Attempt at comparing bio-based and fossil-based plastics as packaging materials using PE as an example.
| Sustainability criteria, a selection for comparison | Bio-PE | Fossil PE |
|---|---|---|
| 1. Ecology | ||
| 1.1 Land use (origin – traceability of the raw materials) | Cultivation areas/cultivation regions known, see bioplastics tool | Standard data; raw material origin, method of extraction and technology unknown |
| 1.5 Disposal | Comparable | Comparable |
| 1.6 Life cycle assessment | Benefits of climate change and fossil resource use | Advantages with regard to eutrophication and acidification |
| 2. Social compatibility | ||
| 2.1 Social standards in cultivation, raw material extraction | Proof via certification, see bioplastics tool | Standard data worldwide, no assessment possible |
| 3. Safety and technology of the packaging material | Comparable | Comparable |
| 4. Quality of the packaging material | Comparable | Comparable |
| see Gülzower Fachgespräche, FNR, Vol. 58, pages 116 - 117 |
Critical examination of the existing life cycle assessments between bio-based vs fossil-based plastics
1. Deficits in the assessment of fossil-based raw materials
In the case of oil and gas production, the following issues are likely to be neglected or insufficiently addressed as they are more recent developments:
a. The introduction of chemicals into land and water and their assessment, e.g. by fracking or oil sands extraction methods;
b. Land areas which are no longer available for forestry or agricultural use in the long term due to contamination with oil or chemical substances,
Introduction of oil from offshore installations into the sea during normal operation, and in particular in the event of accidents, pipeline leaks – some of which contaminate large areas of land – or oil wars.
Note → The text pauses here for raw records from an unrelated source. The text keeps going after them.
[src/rtl/mc_decoder_pkg.sv]
// Shared types and constants for the multicycle control unit: state encoding,
// data-processing cmd field values and the ALU control codes.
package mc_decoder_pkg;

    typedef enum logic [3:0] {
        FETCH,
        DECODE,
        MEMADR,
        MEMREAD,
        MEMWB,
        MEMWR,
        EXECR,
        EXECI,
        MULEX,
        ALUWB,
        BRANCH
    } state_t;

    localparam logic [3:0] CMD_AND = 4'b0000;
    localparam logic [3:0] CMD_EOR = 4'b0001;
    localparam logic [3:0] CMD_SUB = 4'b0010;
    localparam logic [3:0] CMD_ADD = 4'b0100;
    localparam logic [3:0] CMD_TST = 4'b1000;
    localparam logic [3:0] CMD_CMP = 4'b1010;
    localparam logic [3:0] CMD_ORR = 4'b1100;
    localparam logic [3:0] CMD_MOV = 4'b1101;

    localparam logic [2:0] ALU_ADD = 3'b000;
    localparam logic [2:0] ALU_SUB = 3'b001;
    localparam logic [2:0] ALU_AND = 3'b010;
    localparam logic [2:0] ALU_ORR = 3'b011;
    localparam logic [2:0] ALU_EOR = 3'b100;
    localparam logic [2:0] ALU_MOV = 3'b101;
    localparam logic [2:0] ALU_MUL = 3'b110;

endpackage

[src/rtl/mc_decoder_if.sv]
// Bundle between the instruction register fields and the datapath controls.
// No valid/ready handshake: fields are sampled every cycle and all controls are
// combinational from the decoder state; state is exported for observation.
interface mc_decoder_if #(
    parameter int ALUCTRL_W = 3
);
    import mc_decoder_pkg::*;

    logic [1:0]           Op;
    logic [5:0]           Funct;
    logic [3:0]           Rd;
    logic                 IsMul;

    logic [1:0]           FlagW;
    logic                 PCS;
    logic                 NextPC;
    logic                 RegW;
    logic                 MemW;
    logic                 IRWrite;
    logic                 AdrSrc;
    logic [1:0]           ResultSrc;
    logic [1:0]           ALUSrcA;
    logic [1:0]           ALUSrcB;
    logic [1:0]           ImmSrc;
    logic [1:0]           RegSrc;
    logic [ALUCTRL_W-1:0] ALUControl;
    state_t               state;

    modport master (
        output Op, Funct, Rd, IsMul,
        input  FlagW, PCS, NextPC, RegW, MemW, IRWrite, AdrSrc,
        input  ResultSrc, ALUSrcA, ALUSrcB, ImmSrc, RegSrc, ALUControl, state
    );

    modport slave (
        input  Op, Funct, Rd, IsMul,
        output FlagW, PCS, NextPC, RegW, MemW, IRWrite, AdrSrc,
        output ResultSrc, ALUSrcA, ALUSrcB, ImmSrc, RegSrc, ALUControl, state
    );

endinterface

[src/rtl/mc_alu_decoder.sv]
// Combinational ALU decoder: maps cmd/S to ALUControl and FlagW while ALUOp is
// high, and flags commands whose result must not be written back.
module mc_alu_decoder
    import mc_decoder_pkg::*;
#(
    parameter int ALUCTRL_W = 3
) (
    input  logic                 alu_op,
    input  logic [5:0]           funct,
    input  logic                 mul_active,
    input  logic                 mul_last,
    output logic [ALUCTRL_W-1:0] alu_control,
    output logic [1:0]           flag_w,
    output logic                 no_write
);

    logic [3:0] cmd;
    logic       s_bit;
    logic [2:0] code;
    logic       supported;
    logic       force_nz;
    logic       arith;
    logic       nz_w;
    logic       unused_i_bit;

    assign cmd          = funct[4:1];
    assign s_bit        = funct[0];
    assign unused_i_bit = funct[5];

    always_comb begin
        code      = ALU_ADD;
        supported = 1'b1;
        force_nz  = 1'b0;
        arith     = 1'b0;
        no_write  = 1'b0;
        case (cmd)
            CMD_ADD: begin code = ALU_ADD; arith = 1'b1; end
            CMD_SUB: begin code = ALU_SUB; arith = 1'b1; end
            CMD_AND: code = ALU_AND;
            CMD_ORR: code = ALU_ORR;
            CMD_EOR: code = ALU_EOR;
            CMD_MOV: code = ALU_MOV;
            CMD_CMP: begin code = ALU_SUB; arith = 1'b1; force_nz = 1'b1; no_write = 1'b1; end
            CMD_TST: begin code = ALU_AND; force_nz = 1'b1; no_write = 1'b1; end
            default: begin code = ALU_ADD; supported = 1'b0; no_write = 1'b1; end
        endcase
    end

    // no_write ignores alu_op so the writeback state can still consult it.
    always_comb begin
        alu_control = '0;
        flag_w      = 2'b00;
        nz_w        = 1'b0;
        if (alu_op) begin
            if (mul_active) begin
                alu_control = ALUCTRL_W'(ALU_MUL);
                flag_w      = {mul_last & s_bit, 1'b0};
            end else begin
                alu_control = ALUCTRL_W'(code);
                nz_w        = supported & (s_bit | force_nz);
                flag_w      = {nz_w, nz_w & arith};
            end
        end
    end

endmodule

[src/rtl/mc_decoder.sv]
// Multicycle control unit: main FSM, optional multiply-execute state with its
// cycle counter (MC_DECODER_MUL_EN), PC write logic and instruction decoder.
module mc_decoder
    import mc_decoder_pkg::*;
#(
    parameter int ALUCTRL_W  = 3,
    parameter int MUL_CYCLES = 4
) (
    input  logic         clk,
    input  logic         reset,
    mc_decoder_if.slave  dec
);

    state_t               state_q, state_d;
    logic                 alu_op;
    logic                 branch;
    logic                 reg_w;
    logic                 no_write;
    logic                 mul_active;
    logic                 mul_last;
    logic [ALUCTRL_W-1:0] alu_control;
    logic [1:0]           flag_w;

    always_ff @(posedge clk) begin
        if (reset) state_q <= FETCH;
        else       state_q <= state_d;
    end

`ifdef MC_DECODER_MUL_EN
    localparam int CNT_W = (MUL_CYCLES > 1) ? $clog2(MUL_CYCLES) : 1;

    logic [CNT_W-1:0] mul_cnt_q, mul_cnt_d;

    // Counter idles at zero outside MULEX, so every entry starts from zero.
    always_comb begin
        mul_cnt_d = '0;
        if (state_q == MULEX) mul_cnt_d = mul_cnt_q + CNT_W'(1);
    end

    always_ff @(posedge clk) begin
        if (reset) mul_cnt_q <= '0;
        else       mul_cnt_q <= mul_cnt_d;
    end

    assign mul_active = (state_q == MULEX);
    assign mul_last   = mul_active && (mul_cnt_q == CNT_W'(MUL_CYCLES - 1));
`else
    logic unused_is_mul;
    assign unused_is_mul = dec.IsMul;
    assign mul_active    = 1'b0;
    assign mul_last      = 1'b0;
`endif

    always_comb begin
        state_d = state_q;
        case (state_q)
            FETCH:  state_d = DECODE;
            DECODE: begin
                case (dec.Op)
                    2'b01: state_d = MEMADR;
                    2'b10: state_d = BRANCH;
                    2'b00: begin
                        if (dec.Funct[5]) state_d = EXECI;
`ifdef MC_DECODER_MUL_EN
                        else if (dec.IsMul) state_d = MULEX;
`endif
                        else state_d = EXECR;
                    end
                    default: state_d = FETCH;
                endcase
            end
            MEMADR:  state_d = dec.Funct[0] ? MEMREAD : MEMWR;
            MEMREAD: state_d = MEMWB;
            MEMWB:   state_d = FETCH;
            MEMWR:   state_d = FETCH;
            EXECR:   state_d = ALUWB;
            EXECI:   state_d = ALUWB;
            MULEX:   state_d = mul_last ? ALUWB : MULEX;
            ALUWB:   state_d = FETCH;
            BRANCH:  state_d = FETCH;
            default: state_d = FETCH;
        endcase
    end

    always_comb begin
        alu_op        = 1'b0;
        branch        = 1'b0;
        reg_w         = 1'b0;
        dec.NextPC    = 1'b0;
        dec.MemW      = 1'b0;
        dec.IRWrite   = 1'b0;
        dec.AdrSrc    = 1'b0;
        dec.ResultSrc = 2'b00;
        dec.ALUSrcA   = 2'b00;
        dec.ALUSrcB   = 2'b00;
        case (state_q)
            FETCH: begin
                dec.IRWrite   = 1'b1;
                dec.NextPC    = 1'b1;
                dec.ALUSrcA   = 2'b01;
                dec.ALUSrcB   = 2'b10;
                dec.ResultSrc = 2'b10;
            end
            DECODE: begin
                dec.ALUSrcA   = 2'b01;
                dec.ALUSrcB   = 2'b10;
                dec.ResultSrc = 2'b10;
            end
            MEMADR:  dec.ALUSrcB = 2'b01;
            MEMREAD: dec.AdrSrc  = 1'b1;
            MEMWB: begin
                dec.ResultSrc = 2'b01;
                reg_w         = 1'b1;
            end
            MEMWR: begin
                dec.AdrSrc = 1'b1;
                dec.MemW   = 1'b1;
            end
            EXECR, MULEX: alu_op = 1'b1;
            EXECI: begin
                alu_op      = 1'b1;
                dec.ALUSrcB = 2'b01;
            end
            ALUWB: reg_w = ~no_write;
            BRANCH: begin
                dec.ALUSrcA   = 2'b10;
                dec.ALUSrcB   = 2'b01;
                dec.ResultSrc = 2'b10;
                branch        = 1'b1;
            end
            default: ;
        endcase
    end

    mc_alu_decoder #(
        .ALUCTRL_W (ALUCTRL_W)
    ) u_alu_decoder (
        .alu_op      (alu_op),
        .funct       (dec.Funct),
        .mul_active  (mul_active),
        .mul_last    (mul_last),
        .alu_control (alu_control),
        .flag_w      (flag_w),
        .no_write    (no_write)
    );

    assign dec.RegW       = reg_w;
    assign dec.PCS        = ((dec.Rd == 4'hF) & reg_w) | branch;
    assign dec.ALUControl = alu_control;
    assign dec.FlagW      = flag_w;
    assign dec.ImmSrc     = dec.Op;
    assign dec.RegSrc     = {dec.Op == 2'b01, dec.Op == 2'b10};
    assign dec.state      = state_q;

endmodule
Here is an exemplary overview of these types of pollution damage.
2. Origin and extraction technology of fossil fuels compared with bio-based raw materials
The environmental impacts were not based on the source of the crude oil and, if applicable, the production technology, such as Nigeria, Canada or Russia for the respective plastic product, but on average values from the International Energy Agency (IEA). As the easily accessible oil sources dry up, the more the energy expenditure and the environmental damage associated with the development technology will increase.
Where bio-based plastics are concerned, insufficient consideration is given to the fact that many of the parameters of the life cycle assessment can be improved through a more environmentally friendly cultivation intensity during the extraction of raw materials, or through the use of residual materials. Furthermore, direct reference can be made here to the respective agricultural or forestry area.
3. Age of the available data and their comparability
The documents available to us for fossil-based plastics are based on the years 2015 and earlier. Some of them are not publicly available. A glance at the data from PlasticsEurope shows that the data on the environmental impact of crude oil production in particular are from 2005 and were calculated using process data from 2001.
These values refer to data provided by the International Energy Agency (IEA). They are average values for world oil production. Thus, more recent production methods, such as extraction from oil sands or fracking technology, are not included.
In contrast, the life cycle assessments of bio-PE or bio-PET, for example, date from 2015.